## DATA PROVIDED

━━━━━━━━━━━━━━━━

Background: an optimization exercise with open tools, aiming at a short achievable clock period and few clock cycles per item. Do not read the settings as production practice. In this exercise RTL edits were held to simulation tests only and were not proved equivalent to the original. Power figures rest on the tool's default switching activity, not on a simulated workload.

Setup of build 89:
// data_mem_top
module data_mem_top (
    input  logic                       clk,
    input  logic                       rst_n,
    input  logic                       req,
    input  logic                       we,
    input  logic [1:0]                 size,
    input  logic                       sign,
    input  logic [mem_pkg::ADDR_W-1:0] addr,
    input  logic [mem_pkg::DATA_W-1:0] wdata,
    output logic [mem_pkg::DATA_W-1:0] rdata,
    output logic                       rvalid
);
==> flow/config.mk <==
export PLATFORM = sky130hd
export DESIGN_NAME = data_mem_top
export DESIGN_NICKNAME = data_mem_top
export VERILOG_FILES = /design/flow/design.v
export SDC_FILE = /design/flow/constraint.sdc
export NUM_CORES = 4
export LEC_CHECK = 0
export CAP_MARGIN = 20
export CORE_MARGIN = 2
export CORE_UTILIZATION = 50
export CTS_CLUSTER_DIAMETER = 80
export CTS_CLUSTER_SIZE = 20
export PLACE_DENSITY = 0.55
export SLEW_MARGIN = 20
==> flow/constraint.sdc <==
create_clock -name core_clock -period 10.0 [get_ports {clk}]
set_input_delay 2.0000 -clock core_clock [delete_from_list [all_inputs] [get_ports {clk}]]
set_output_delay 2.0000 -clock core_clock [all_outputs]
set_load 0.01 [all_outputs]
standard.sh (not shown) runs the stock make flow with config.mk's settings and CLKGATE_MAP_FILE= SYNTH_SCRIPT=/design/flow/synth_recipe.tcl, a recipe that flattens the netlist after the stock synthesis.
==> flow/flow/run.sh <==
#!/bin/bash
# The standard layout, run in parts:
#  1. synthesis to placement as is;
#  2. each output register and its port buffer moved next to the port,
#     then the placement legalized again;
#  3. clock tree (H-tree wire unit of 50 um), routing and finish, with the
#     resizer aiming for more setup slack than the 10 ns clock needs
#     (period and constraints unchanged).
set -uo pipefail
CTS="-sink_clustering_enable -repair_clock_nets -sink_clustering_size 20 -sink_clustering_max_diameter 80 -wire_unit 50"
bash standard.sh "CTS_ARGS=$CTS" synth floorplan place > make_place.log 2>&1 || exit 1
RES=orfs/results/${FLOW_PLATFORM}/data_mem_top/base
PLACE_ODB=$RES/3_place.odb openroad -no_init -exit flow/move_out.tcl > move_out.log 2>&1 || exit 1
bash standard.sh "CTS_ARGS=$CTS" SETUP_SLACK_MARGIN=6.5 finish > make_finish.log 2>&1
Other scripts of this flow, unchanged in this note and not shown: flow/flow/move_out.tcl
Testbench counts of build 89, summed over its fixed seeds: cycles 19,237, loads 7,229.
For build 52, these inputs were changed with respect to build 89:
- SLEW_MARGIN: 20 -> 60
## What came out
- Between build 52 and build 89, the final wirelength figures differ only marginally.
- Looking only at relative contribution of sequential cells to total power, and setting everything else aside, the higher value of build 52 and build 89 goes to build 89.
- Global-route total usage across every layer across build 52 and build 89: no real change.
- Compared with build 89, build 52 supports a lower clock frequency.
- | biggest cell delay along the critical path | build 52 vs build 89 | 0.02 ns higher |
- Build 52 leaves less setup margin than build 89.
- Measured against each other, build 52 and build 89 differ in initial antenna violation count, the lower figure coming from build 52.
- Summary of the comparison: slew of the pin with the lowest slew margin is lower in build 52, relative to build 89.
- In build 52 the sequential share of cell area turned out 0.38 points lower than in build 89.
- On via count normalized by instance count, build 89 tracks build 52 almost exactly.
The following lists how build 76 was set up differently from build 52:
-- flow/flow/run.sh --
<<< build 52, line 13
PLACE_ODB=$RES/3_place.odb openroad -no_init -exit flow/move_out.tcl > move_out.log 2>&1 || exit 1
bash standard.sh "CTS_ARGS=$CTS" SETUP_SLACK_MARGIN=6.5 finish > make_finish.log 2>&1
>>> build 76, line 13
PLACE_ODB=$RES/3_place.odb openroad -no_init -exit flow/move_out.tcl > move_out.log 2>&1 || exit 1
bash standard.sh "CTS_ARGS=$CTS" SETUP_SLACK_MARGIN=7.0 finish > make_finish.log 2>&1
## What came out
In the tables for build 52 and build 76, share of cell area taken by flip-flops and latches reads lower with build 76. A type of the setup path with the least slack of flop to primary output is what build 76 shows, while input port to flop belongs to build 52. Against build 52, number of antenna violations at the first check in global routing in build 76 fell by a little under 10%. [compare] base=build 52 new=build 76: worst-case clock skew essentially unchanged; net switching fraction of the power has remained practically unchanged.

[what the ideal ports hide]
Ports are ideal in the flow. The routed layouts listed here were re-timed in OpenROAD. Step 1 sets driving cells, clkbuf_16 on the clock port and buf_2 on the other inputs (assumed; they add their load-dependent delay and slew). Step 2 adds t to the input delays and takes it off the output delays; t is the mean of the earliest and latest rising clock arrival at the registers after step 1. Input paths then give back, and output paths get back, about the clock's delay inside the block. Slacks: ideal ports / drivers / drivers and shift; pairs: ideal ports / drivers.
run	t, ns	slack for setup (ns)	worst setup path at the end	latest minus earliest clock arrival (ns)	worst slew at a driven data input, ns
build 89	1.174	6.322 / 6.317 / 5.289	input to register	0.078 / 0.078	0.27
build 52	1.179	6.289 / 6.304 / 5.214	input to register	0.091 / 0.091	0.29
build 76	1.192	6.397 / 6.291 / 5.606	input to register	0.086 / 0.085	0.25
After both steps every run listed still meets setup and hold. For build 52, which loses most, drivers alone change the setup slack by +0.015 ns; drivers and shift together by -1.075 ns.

━━━━━━━━━━━━━━━━

## WORK TO COMPLETE
If a line in the data contains the string "synthesis", copy it.

## SOLUTION TO THIS PROBLEM
standard.sh (not shown) runs the stock make flow with config.mk's settings and CLKGATE_MAP_FILE= SYNTH_SCRIPT=/design/flow/synth_recipe.tcl, a recipe that flattens the netlist after the stock synthesis.
#  1. synthesis to placement as is;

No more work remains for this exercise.